Exercise directions:
Give an exact copy of the lines of the records below, starting at the line containing "2'd3: flag_sel = z_reg;" and running to the end.

(Source data)
===== src/rtl/status_flags.sv =====
// 6502 processor status register: N/V/D/I/Z/C flag storage, SO pin edge capture,
// PHP/BRK push byte generation and branch condition resolution.
module status_flags #(
   parameter int SO_SYNC   = 2,
   parameter bit D_RST_VAL = 1'b0
) (
   input  logic       clk,
   input  logic       rst,
   input  logic [7:0] alu_out,
   input  logic       alu_c,
   input  logic       alu_v,
   input  logic       upd_nz,
   input  logic       upd_c,
   input  logic       upd_v,
   input  logic       bit_op,
   input  logic [7:0] mem_data,
   input  logic       plp,
   input  logic [2:0] flag_op,
   input  logic       irq_set,
   input  logic       so_n,
   input  logic       brk_push,
   input  logic [2:0] br_sel,
   output logic [7:0] p_out,
   output logic [7:0] p_push,
   output logic       carry,
   output logic       br_taken
);

   localparam logic [2:0] FOP_SEC = 3'd1;
   localparam logic [2:0] FOP_CLC = 3'd2;
   localparam logic [2:0] FOP_SEI = 3'd3;
   localparam logic [2:0] FOP_CLI = 3'd4;
   localparam logic [2:0] FOP_SED = 3'd5;
   localparam logic [2:0] FOP_CLD = 3'd6;
   localparam logic [2:0] FOP_CLV = 3'd7;

   logic n_reg, n_next;
   logic v_reg, v_next;
   logic d_reg, d_next;
   logic i_reg, i_next;
   logic z_reg, z_next;
   logic c_reg, c_next;

   logic [SO_SYNC-1:0] so_sync_reg;
   logic [SO_SYNC-1:0] so_sync_next;
   logic               so_prev_reg;
   logic               so_level;
   logic               so_edge;

   logic op_sec, op_clc, op_sei, op_cli, op_sed, op_cld, op_clv;
   logic alu_zero;
   logic plp_unused;

   // PLP never loads the B and unused bit positions.
   assign plp_unused = ^mem_data[5:4];

   assign alu_zero = (alu_out == 8'h00);

   // so_n is asynchronous: shift it through SO_SYNC flops before edge detection.
   generate
      for (genvar gi = 0; gi < SO_SYNC; gi++) begin : g_so_sync
         if (gi == 0) begin : g_first
            assign so_sync_next[gi] = so_n;
         end else begin : g_rest
            assign so_sync_next[gi] = so_sync_reg[gi-1];
         end
      end
   endgenerate

   assign so_level = so_sync_reg[SO_SYNC-1];
   assign so_edge  = so_prev_reg & ~so_level;

   always_ff @(posedge clk) begin
      if (rst) begin
         so_sync_reg <= '1;
         so_prev_reg <= 1'b1;
      end else begin
         so_sync_reg <= so_sync_next;
         so_prev_reg <= so_level;
      end
   end

   always_comb begin
      op_sec = 1'b0;
      op_clc = 1'b0;
      op_sei = 1'b0;
      op_cli = 1'b0;
      op_sed = 1'b0;
      op_cld = 1'b0;
      op_clv = 1'b0;
      case (flag_op)
         FOP_SEC: op_sec = 1'b1;
         FOP_CLC: op_clc = 1'b1;
         FOP_SEI: op_sei = 1'b1;
         FOP_CLI: op_cli = 1'b1;
         FOP_SED: op_sed = 1'b1;
         FOP_CLD: op_cld = 1'b1;
         FOP_CLV: op_clv = 1'b1;
         default: ;
      endcase
   end

   // Each flag resolves its own priority chain; PLP masks every lower source.
   always_comb begin
      n_next = n_reg;
      if (plp)
         n_next = mem_data[7];
      else if (bit_op)
         n_next = mem_data[7];
      else if (upd_nz)
         n_next = alu_out[7];
   end

   always_comb begin
      v_next = v_reg;
      if (so_edge)
         v_next = 1'b1;
      else if (plp)
         v_next = mem_data[6];
      else if (op_clv)
         v_next = 1'b0;
      else if (bit_op)
         v_next = mem_data[6];
      else if (upd_v)
         v_next = alu_v;
   end

   always_comb begin
      d_next = d_reg;
      if (plp)
         d_next = mem_data[3];
      else if (op_sed)
         d_next = 1'b1;
      else if (op_cld)
         d_next = 1'b0;
   end

   always_comb begin
      i_next = i_reg;
      if (irq_set)
         i_next = 1'b1;
      else if (plp)
         i_next = mem_data[2];
      else if (op_sei)
         i_next = 1'b1;
      else if (op_cli)
         i_next = 1'b0;
   end

   always_comb begin
      z_next = z_reg;
      if (plp)
         z_next = mem_data[1];
      else if (bit_op || upd_nz)
         z_next = alu_zero;
   end

   always_comb begin
      c_next = c_reg;
      if (plp)
         c_next = mem_data[0];
      else if (op_sec)
         c_next = 1'b1;
      else if (op_clc)
         c_next = 1'b0;
      else if (upd_c)
         c_next = alu_c;
   end

   always_ff @(posedge clk) begin
      if (rst) begin
         n_reg <= 1'b0;
         v_reg <= 1'b0;
         d_reg <= D_RST_VAL;
         i_reg <= 1'b1;
         z_reg <= 1'b0;
         c_reg <= 1'b0;
      end else begin
         n_reg <= n_next;
         v_reg <= v_next;
         d_reg <= d_next;
         i_reg <= i_next;
         z_reg <= z_next;
         c_reg <= c_next;
      end
   end

   assign p_out  = {n_reg, v_reg, 1'b1, 1'b1, d_reg, i_reg, z_reg, c_reg};
   assign p_push = {n_reg, v_reg, 1'b1, brk_push, d_reg, i_reg, z_reg, c_reg};
   assign carry  = c_reg;

   always_comb begin
      logic flag_sel;
      flag_sel = 1'b0;
      case (br_sel[2:1])
         2'd0: flag_sel = n_reg;
         2'd1: flag_sel = v_reg;
         2'd2: flag_sel = c_reg;
         2'd3: flag_sel = z_reg;
         default: flag_sel = 1'b0;
      endcase
      br_taken = (flag_sel == br_sel[0]);
   end

endmodule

Solution to this problem:
         2'd3: flag_sel = z_reg;
         default: flag_sel = 1'b0;
      endcase
      br_taken = (flag_sel == br_sel[0]);
   end

endmodule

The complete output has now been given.